Oczko do pokręteł na śruby pospawałem z rury.
Wszystko kupione na złomowisku za 1,50z.
Drewno na nogi i blat to kupione w lesie opałowa brzoza (tak zwane metry opałowe). Jak się okazuje, nie trzeba wszystkiego spalić..
Reszta to własna praca. Blat szlifowany kątówką i wykańczany ręcznie takim brusem z papierem ściernym dla uzyskania gładkiej i równej powierzchni.

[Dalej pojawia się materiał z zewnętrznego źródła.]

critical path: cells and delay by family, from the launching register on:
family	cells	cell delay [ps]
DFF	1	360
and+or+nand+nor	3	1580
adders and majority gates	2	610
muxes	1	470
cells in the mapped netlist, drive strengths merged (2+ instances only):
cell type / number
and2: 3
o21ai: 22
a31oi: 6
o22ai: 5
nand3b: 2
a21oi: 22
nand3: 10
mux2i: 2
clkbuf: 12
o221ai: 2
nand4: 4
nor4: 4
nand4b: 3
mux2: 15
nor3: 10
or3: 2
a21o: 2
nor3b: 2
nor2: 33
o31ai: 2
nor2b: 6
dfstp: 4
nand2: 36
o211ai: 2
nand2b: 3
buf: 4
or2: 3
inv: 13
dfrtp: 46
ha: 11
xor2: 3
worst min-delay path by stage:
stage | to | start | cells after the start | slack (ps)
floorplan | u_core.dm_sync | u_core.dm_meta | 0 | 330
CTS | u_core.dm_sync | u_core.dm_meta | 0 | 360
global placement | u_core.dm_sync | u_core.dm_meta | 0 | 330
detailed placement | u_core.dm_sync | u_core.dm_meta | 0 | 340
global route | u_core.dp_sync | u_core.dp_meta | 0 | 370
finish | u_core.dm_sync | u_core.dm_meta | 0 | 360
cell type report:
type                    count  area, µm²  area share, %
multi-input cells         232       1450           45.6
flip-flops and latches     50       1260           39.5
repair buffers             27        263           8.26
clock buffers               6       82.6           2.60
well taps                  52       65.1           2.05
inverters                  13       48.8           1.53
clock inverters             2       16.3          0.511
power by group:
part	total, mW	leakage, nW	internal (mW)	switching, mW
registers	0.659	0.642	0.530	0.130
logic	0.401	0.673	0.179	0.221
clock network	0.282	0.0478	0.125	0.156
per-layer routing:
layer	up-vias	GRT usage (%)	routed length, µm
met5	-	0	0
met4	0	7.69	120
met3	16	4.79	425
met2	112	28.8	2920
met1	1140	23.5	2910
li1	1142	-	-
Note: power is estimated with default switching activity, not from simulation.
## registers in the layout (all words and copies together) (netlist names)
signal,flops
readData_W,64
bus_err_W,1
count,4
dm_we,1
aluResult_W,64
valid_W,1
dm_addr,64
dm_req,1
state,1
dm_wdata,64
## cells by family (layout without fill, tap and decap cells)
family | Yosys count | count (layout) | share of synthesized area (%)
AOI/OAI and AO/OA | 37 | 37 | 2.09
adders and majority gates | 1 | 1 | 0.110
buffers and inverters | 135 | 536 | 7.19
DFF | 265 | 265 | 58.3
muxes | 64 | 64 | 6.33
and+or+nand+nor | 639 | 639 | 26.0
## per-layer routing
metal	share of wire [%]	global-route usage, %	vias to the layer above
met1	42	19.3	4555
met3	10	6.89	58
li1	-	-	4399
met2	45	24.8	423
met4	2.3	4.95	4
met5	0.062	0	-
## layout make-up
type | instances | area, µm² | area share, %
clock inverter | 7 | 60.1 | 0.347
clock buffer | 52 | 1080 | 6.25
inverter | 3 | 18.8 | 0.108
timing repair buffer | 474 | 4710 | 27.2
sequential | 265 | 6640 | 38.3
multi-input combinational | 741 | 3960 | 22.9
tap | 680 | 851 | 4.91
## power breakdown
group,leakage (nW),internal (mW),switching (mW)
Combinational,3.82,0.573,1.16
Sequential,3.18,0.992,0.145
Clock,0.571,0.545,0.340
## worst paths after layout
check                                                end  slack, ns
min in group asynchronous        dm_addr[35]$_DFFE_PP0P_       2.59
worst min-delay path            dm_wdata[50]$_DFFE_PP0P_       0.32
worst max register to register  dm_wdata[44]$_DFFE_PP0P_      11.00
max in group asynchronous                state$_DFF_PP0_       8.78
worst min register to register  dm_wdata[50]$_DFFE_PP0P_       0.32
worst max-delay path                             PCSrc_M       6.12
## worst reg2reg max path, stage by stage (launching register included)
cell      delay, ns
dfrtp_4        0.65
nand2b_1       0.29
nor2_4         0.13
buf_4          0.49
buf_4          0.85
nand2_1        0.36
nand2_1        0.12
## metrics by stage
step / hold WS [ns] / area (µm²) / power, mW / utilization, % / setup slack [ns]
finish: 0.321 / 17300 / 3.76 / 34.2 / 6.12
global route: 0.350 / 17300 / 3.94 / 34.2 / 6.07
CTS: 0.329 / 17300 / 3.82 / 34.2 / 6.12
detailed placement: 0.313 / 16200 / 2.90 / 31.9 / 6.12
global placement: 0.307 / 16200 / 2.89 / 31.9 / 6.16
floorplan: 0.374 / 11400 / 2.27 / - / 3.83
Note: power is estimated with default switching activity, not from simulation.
[config.mk]
export PLATFORM = sky130hd
export DESIGN_NAME = powlib_cntr
export DESIGN_NICKNAME = d
export VERILOG_FILES = /design/src/rtl/powlib_cntr_pkg.sv /design/src/rtl/powlib_flipflop.sv /design/src/rtl/powlib_cntr.sv
export SDC_FILE = /design/constraint.sdc
export NUM_CORES = 1
export LEC_CHECK = 0
export BUFFER_PORTS_ARGS = -buffer_cell sky130_fd_sc_hd__buf_4
export CAP_MARGIN = 20
export CORE_ASPECT_RATIO = 0.7
export CORE_UTILIZATION = 50
export CTS_BUF_LIST = sky130_fd_sc_hd__clkbuf_4 sky130_fd_sc_hd__clkbuf_8
export CTS_CLUSTER_SIZE = 12
export DETAILED_ROUTE_END_ITERATION = 12
export PLACE_DENSITY = 0.87
export SLEW_MARGIN = 20
export SYNTH_ARGS = -nofsm -noshare
export SYNTH_HDL_FRONTEND = slang
export SYNTH_SLANG_ARGS = --single-unit
[constraint.sdc]
create_clock -name clk -period 3.9 [get_ports clk]
set_input_delay 0.195 -clock clk [delete_from_list [all_inputs] [get_ports clk]]
set_output_delay 0.195 -clock clk [all_outputs]
set_load 0.02 [all_outputs]
[src/rtl/powlib_cntr_pkg.sv]
// Shared powlib helper functions used across the counter slice.
package powlib_cntr_pkg;

  // Bits needed to index 'value' entries (minimum 1).
  function automatic int unsigned powlib_clogb2(input int unsigned value);
    int unsigned v;
    int unsigned r;
    v = (value > 1) ? value - 1 : 1;
    r = 0;
    while (v > 0) begin
      r = r + 1;
      v = v >> 1;
    end
    return r;
  endfunction

  // Binary to reflected Gray code.
  function automatic logic [31:0] powlib_grayencode(input logic [31:0] bin);
    return bin ^ (bin >> 1);
  endfunction

endpackage

[src/rtl/powlib_flipflop.sv]
// Generic W-bit state register with synchronous reset and optional enable.
module powlib_flipflop #(
  parameter int unsigned W    = 1,
  parameter int          INIT = 0,
  parameter bit          EVLD = 0
) (
  input  logic         clk,
  input  logic         rst,
  input  logic         vld,
  input  logic [W-1:0] d,
  output logic [W-1:0] q
);

  localparam logic [W-1:0] INIT_W = W'(INIT);

  // Reset to INIT; otherwise capture d when enabled (or every cycle if EVLD=0).
  always_ff @(posedge clk) begin
    if (rst) begin
      q <= INIT_W;
    end else if (!EVLD || vld) begin
      q <= d;
    end
  end

endmodule

[src/rtl/powlib_cntr.sv]
// Up/down counter with clear, optional load and optional external step.
// Optional simulation checks are compiled in when POWLIB_CNTR_CHECKS_EN is defined.
module powlib_cntr
  import powlib_cntr_pkg::*;
#(
  parameter int unsigned W    = 16,
  parameter int          X    = 1,
  parameter int          INIT = 0,
  parameter int          ELD  = 1,
  parameter int          EDX  = 0,
  parameter int          EAR  = 0
) (
  input  logic         clk,
  input  logic         rst,
  output logic [W-1:0] cntr,
  input  logic         adv,
  input  logic         clr,
  input  logic         ld,
  input  logic [W-1:0] nval,
  input  logic [W-1:0] dx
);

  localparam logic [W-1:0] X_W    = W'(X);
  localparam logic [W-1:0] INIT_W = W'(INIT);
  localparam bit           LD_EN  = (ELD != 0);
  localparam bit           DX_EN  = (EDX != 0);

  logic [W-1:0] step_c;
  logic [W-1:0] nxt_c;
  logic         ld_c;
  logic         vld_c;

  // EAR is kept for instantiation compatibility; reset is always synchronous.
  if (EAR != 0) begin : g_ear_compat
  end

  // Inputs that a given configuration ignores are folded into a sink.
  logic unused_in;
  assign unused_in = ^{dx, nval, ld};

  // Next-state and enable: clr beats ld, ld beats adv; rst is handled in the register.
  always_comb begin
    step_c = X_W;
    nxt_c  = cntr;
    ld_c   = 1'b0;
    vld_c  = 1'b0;
    if (DX_EN) begin
      step_c = dx;
    end
    ld_c  = LD_EN && ld;
    vld_c = clr || ld_c || adv;
    if (clr) begin
      nxt_c = INIT_W;
    end else if (ld_c) begin
      nxt_c = nval;
    end else begin
      nxt_c = cntr + step_c;
    end
  end

  powlib_flipflop #(
    .W    (W),
    .INIT (INIT),
    .EVLD (1'b1)
  ) u_state (
    .clk (clk),
    .rst (rst),
    .vld (vld_c),
    .d   (nxt_c),
    .q   (cntr)
  );

`ifdef POWLIB_CNTR_CHECKS_EN
  // Elaboration sanity checks on the configuration.
  initial begin
    if (W < 1) begin
      $display("powlib_cntr: fatal: W must be at least 1 (W=%0d)", W);
      $finish;
    end
    if ((ELD != 0 && ELD != 1) || (EDX != 0 && EDX != 1)) begin
      $display("powlib_cntr: fatal: ELD and EDX must be 0 or 1 (ELD=%0d EDX=%0d)", ELD, EDX);
      $finish;
    end
  end

  // Warn when clear and load collide; clear wins.
  always @(posedge clk) begin
    if (!rst && ld && clr) begin
      $display("powlib_cntr: warning: ld and clr asserted together at %0t", $time);
    end
  end
`endif

endmodule

Yosys cells after proc, flatten, opt, wreduce, memory -nomap -nowiden:

Index checks and enable logic that the tools add are counted.

* register bits after elaboration: 16
* output and inout bits: 16
* logic and storage cells: 6

* add/sub/neg operators: 1
* muxes and demuxes: 2
* reductions and logical operators: 2

Operator list (count)
* $mux 16: 2
* $add 16x1->16 const B: 1
* $logic_or 1x1->1: 2

Longest topological paths before layout:

* depth after elaboration: 3
* depth in mapped cells: 6
* mapped depth without buffers: 5

Cells and area by module:

A second synthesis with hierarchy kept.

* cells, all modules: 135
* area total of the unflattened synthesis: 1143.6 µm²

Modules (own cells, without submodules)
* powlib_flipflop: instances 1, cells an instance 52, area an instance 580.6 µm²
* powlib_cntr: instances 1, cells an instance 83, area an instance 563.0 µm²

Worst setup path before layout:

OpenSTA, ideal clock, no wires.

* path kind: flip-flop to flip-flop
* from: reg u_state.q[8]
* to: reg u_state.q[14]
* library setup time: 0.074 ns
* arrival: 1.648 ns
* slack: 2.178 ns
* cell stages (with the launch flop): 5
* clock period less this slack: 1.722 ns
* path through: dfxtp_1 -> nand4_2 -> or3_1 -> or4_1 -> a31oi_1

* longest elaborated chain between the ends: 3

RTL lines
* start, declared: RTL line powlib_flipflop.sv:11 `output logic [W-1:0] q`
* start signal, assigned: RTL line powlib_flipflop.sv:19 `q <= INIT_W;`
* start signal, assigned: RTL line powlib_flipflop.sv:21 `q <= d;`
* $add 16x1->16: RTL line powlib_cntr.sv:57 `nxt_c = cntr + step_c;`
* $mux 16: RTL line powlib_cntr.sv:54 `end else if (ld_c) begin`
* $mux 16: RTL line powlib_cntr.sv:52 `if (clr) begin`

Every way passes these cells.
A chain may end at the register's enable or synchronous reset.

Final worst setup path:

Ends and elaborated chain as after synthesis.

==> results.tsv <==
stage	metric	value	unit
flow_run	drv_cap	0	
pwr	cellPowerDensity	277	nW/µm²
setup_path	crit_path_start_kind	flip-flop	
final_layout	largest-register	u_state.q	
outcome	status	finished, final reports clean	
clock_tree	holdBufCountCts	0	
pwr	p_leak	0.551	nW
final_layout	largest_register_ffs	16	
clock_tree	post_cts_buffers	0	
clock_tree	cts_max_path_buffers	2	
synthesis	synth_top_cell_by_area	dfxtp_1	
synthesis	syn_area	1020	µm²
setup_path	worstPathRequired	4.14	ns
setup_path	path_max_fanout	8	
sta	min_period	1.75	ns
detailed_routing	ant_nets	0	
setup_path	cp_slowest_cell	dfxtp_1	
sta	grt_setup_unrepaired	false	
pwr	peakVddDrop	0.266	mV
final_layout	num_antenna_cells	0	
detailed_routing	dr.pass1.iters	5	
synthesis	synth_top_area_frac	0.314	
clock_tree	path_clk_slew	0.10	ns
floorplan	chipHeight	39.8	µm
clock_tree	cts_sinks	16	
final_layout	reg.largest.list	u_state.q (16)	
place	dp_hpwl	2.08	mm
place	port_buffers	36	
sta	slew_headroom	0.669	
floorplan	chipWidth	55.9	µm
place	place_area	1290	µm²
clock_tree	cts_resized	0	
detailed_routing	drcViolationCount	0	
detailed_routing	via_count	1209	
sta	finalCritPeriodShare	0.450	
sta	tightest_slew	0.496	ns
setup_path	worstPathBufferInverterCount	0	
global_route	grt_max_degree	23	
detailed_routing	wl_per_cell	15.3	µm
setup_path	critical_path.top_delay_family	simple AND/OR/NAND/NOR gates	
synthesis	synthDistinctLibCells	35	
sta	fin_hold_ws	0.107	ns
sta	finClkSkew	0.00361	ns
clock_tree	numCtsBuffers	3	
place	globalplace.congestion	0.882	
global_route	antenna_found_initial	0	
sta	max_freq	570	MHz
final_layout	layout_commonest_cell	buf_4	
synthesis	synth.area.top_cells	dfxtp_1 31%, nand2_1 6.3%, a21oi_1 5.4%	
setup_path	worstPathCellList	nand4_2 -> or3_1 -> or4_1 -> a31oi_1	
synthesis	ys.flop_type	dfxtp_1	
floorplan	core-area	1890	µm²
final_layout	syn_to_final_growth	30.6	%
sta	hold_viol_final	0	
global_route	grt_pass1_vias	1021	
final_layout	drive_above_1_share	0.257	
floorplan	io_pins	53	
worst_hold_path	hp-class	in -> reg	
clock_tree	clock_latency	0.30	ns
clock_tree	clockRootBuffer	clkbuf_4	
global_route	grt_pass1_wl	4.67	mm
detailed_routing	viasPerCell	6.26	
setup_path	end_kind	flip-flop	
synthesis	synth_edf_count	0	
floorplan	rows	13	
synthesis	syn_area_per_cell	7.43	µm²
synthesis	syn_inst	137	
clock_tree	tritoncts	yes	
final_layout	final_area	1330	µm²
floorplan	die-area	2220	µm²
synthesis	postSynth.asyncResetShare	0	
sta	setup_tns	0	ns
setup_path	r2r_slack	2.15	ns
pwr	power	0.368	mW
final_layout	layout_common_cells	36 x buf_4, 17 x nand2_1, 16 x dfxtp_1	
clock_tree	h-tree-depth	1	
sta	drv_slew	0	
setup_path	crit_arrival	1.99	ns
detailed_routing	drt-initial-drc-count	109	
global_route	grtUsageTotal	0.281	
setup_path	worstSetupPathType	reg -> reg	
synthesis	yosysWarnings	0	
global_route	grt-ovfl-total	0	
floorplan	initial_utilization	0.540	
synthesis	ys_ff_latch	16	
final_layout	nets	210	
detailed_routing	wirelength	2.95	mm
synthesis	mappedNetlistNets	175	
synthesis	seq_area_frac_synth	0.314	
setup_path	critPathMaxStageDelay	0.47	ns
final_layout	num-fill-cells	148	
sta	finalSetupViolations	0	
## Yosys cell counts (2+ instances only)
library cell	instances
xnor2_1	4
nand2_1	17
nand4_1	5
or3_1	2
a211oi_1	6
mux2i_1	5
a22o_1	2
o31ai_1	2
nor2_1	11
and3_1	3
dfxtp_1	16
inv_1	5
a31oi_1	2
o21ai_0	7
a21o_1	3
nand3_1	7
nor4_1	2
a21oi_1	11
clkbuf_1	5
nor3_1	7
## power breakdown
part           switching [mW]  internal, mW  total (mW)
combinational          0.0381        0.0338      0.0720
sequential            0.00958         0.170       0.179
clock                  0.0600        0.0570       0.117
## layer usage
metal / share of wire / GRT usage / wire (µm) / vias to the layer above
met5: 0 / 0 / 0 / -
met2: 0.45 / 0.455 / 1320 / 79
li1: - / - / - / 573
met4: 0.012 / 0.0915 / 36 / 0
met1: 0.44 / 0.370 / 1310 / 549
met3: 0.098 / 0.0759 / 288 / 8
## logic make-up after synthesis
group	share of synthesized area
buffers and inverters	0.0405
adders and majority gates	0.0123
and+or+nand+nor	0.318
DFF	0.314
muxes	0.0491
AOI/OAI and AO/OA	0.222
xor gates and xnor gates	0.0430
## stage by stage
step | worst slack [ns] | utilization | instances
global placement | 2.21 | 0.686 | 189
floorplan | 2.18 | - | 137
finish | 2.15 | 0.705 | 193
detailed placement | 2.18 | 0.686 | 189
global route | 2.05 | 0.705 | 193
CTS | 2.15 | 0.705 | 193
## worst paths after layout
| kind | start | to | cells after the start |
|---|---|---|---|
| worst max-delay path | u_state.q[8] | u_state.q[14] | 4 |
| worst min-delay path | rst | u_state.q[7] | 2 |
| worst max register to register | u_state.q[8] | u_state.q[14] | 4 |
| worst min register to register | u_state.q[13] | u_state.q[13] | 1 |
## area by class of cell
cell class              count  area, µm²  share of cell area
repair buffers             36        270               0.203
well taps                  22       27.5              0.0207
clock buffers               4       36.3              0.0273
inverters                   5       18.8              0.0141
multi-input cells         110        657               0.494
flip-flops and latches     16        320               0.241
Note: power is estimated with default switching activity, not from simulation.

Jak starczy jeszcze weny to będzie zabudowana jeszcze jedna śruba jako ścisk do klejenia drewna i szafka pod spodem na narzędzia.
Zrobi mi Pan taki😊
Stół rewelacyjny. Czy znacie jakieś skuteczne/dobre metody konserwacji drewna w przypadku tych, które stawiamy w warsztatach. Nie mam na myśli „uszkodzeń” mechanicznych, ale bardziej wynikajace ze zużycia. Lakierobejca – co dalej? 🙂
Olej lniany – wcieraj cieply pare razy ale nie pozwól zeby zostawala pokra powierzchnia. Wcieraj najlepiej recznikiem frotowym. Albo olej do parkietów.
Wooow! Super projekt, jednak z uwagi na „miękkość” blatu rozważył bym jakieś wzmocnienie metalem, bo brzoza to niestety strasznie miękkie drewno. Ale świetnie sprawdzi się na stole do rodzinnych posiadówek przy kawce na dworze 🙂
Czy może Pan podać rzeczywiste wymiary stołu? Pozdrawiam
Ważne pytanie. Czy kantówki były prze Pana wykańczane (heblowane, szlifowane itd) tak by idealnie przylegały? Czy może były jakieś szpary które Pan potem wypełniał (albo się nimi nie przejmował?)?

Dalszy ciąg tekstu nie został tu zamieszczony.